60 The Tribunal expressed the view that, even if it were wrong in its assessment "that the applicant had no problems in Trincomalee in 1996", it was of the view that it would be reasonable for the respondent and his wife to relocate. We have considered whether the Tribunal's reasons here can be regarded as a wholly independent basis for its decision, which is to say that it could be seen as uninfluenced by the view it formed as to the respondent's credit. We do not think that conclusion is possible. The prospect that the Tribunal's view of his credit-worthiness has infected its consideration of this topic is real. The Tribunal itself said that there was "no reason to believe" he had any other significant problem with the Sri Lankan authorities apart from that claimed in Trincomalee. Whilst it was not obliged to give further reasons for not accepting the respondent's evidence as to the difficulties he would face on relocation, it clearly rejected his evidence, and credit must have played a part in that process.

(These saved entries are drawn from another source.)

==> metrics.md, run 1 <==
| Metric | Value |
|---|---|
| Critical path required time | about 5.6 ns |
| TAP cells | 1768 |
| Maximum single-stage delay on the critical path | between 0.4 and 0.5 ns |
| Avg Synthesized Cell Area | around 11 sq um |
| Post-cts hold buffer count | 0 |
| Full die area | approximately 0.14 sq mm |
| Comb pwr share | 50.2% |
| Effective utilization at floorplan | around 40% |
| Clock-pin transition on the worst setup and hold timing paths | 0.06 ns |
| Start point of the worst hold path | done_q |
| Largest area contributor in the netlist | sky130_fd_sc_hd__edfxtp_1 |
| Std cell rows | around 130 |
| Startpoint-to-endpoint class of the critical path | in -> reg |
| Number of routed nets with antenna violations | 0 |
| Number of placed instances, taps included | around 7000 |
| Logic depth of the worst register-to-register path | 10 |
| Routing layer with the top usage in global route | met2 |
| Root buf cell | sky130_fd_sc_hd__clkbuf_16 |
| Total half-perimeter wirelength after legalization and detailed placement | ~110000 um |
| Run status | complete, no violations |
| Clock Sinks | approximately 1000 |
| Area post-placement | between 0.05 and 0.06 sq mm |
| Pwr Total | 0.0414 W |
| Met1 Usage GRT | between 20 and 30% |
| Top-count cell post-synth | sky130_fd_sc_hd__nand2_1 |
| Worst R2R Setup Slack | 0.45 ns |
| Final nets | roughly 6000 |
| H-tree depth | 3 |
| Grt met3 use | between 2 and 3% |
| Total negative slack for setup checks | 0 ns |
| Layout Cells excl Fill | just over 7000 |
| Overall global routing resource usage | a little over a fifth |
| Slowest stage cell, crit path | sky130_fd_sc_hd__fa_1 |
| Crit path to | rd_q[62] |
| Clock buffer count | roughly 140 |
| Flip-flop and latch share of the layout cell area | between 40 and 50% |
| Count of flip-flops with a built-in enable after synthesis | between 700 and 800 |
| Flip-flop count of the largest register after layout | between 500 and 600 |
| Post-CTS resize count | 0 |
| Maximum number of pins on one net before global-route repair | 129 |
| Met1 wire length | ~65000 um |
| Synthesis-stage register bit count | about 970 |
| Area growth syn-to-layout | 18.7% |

61 The orders made should stand and the Minister's appeal fails.
62 The respondent was not successful in his attempt to uphold his Honour's conclusion that s 430 had been breached upon additional grounds. It was not necessary to do so but, in any event, not a great amount of time was taken with that argument. In those circumstances costs should follow the event and the Minister pay the respondent's costs of the appeal.
I certify that the preceding sixty-two (62) numbered paragraphs are a true copy of the Reasons for Judgment herein of the Court.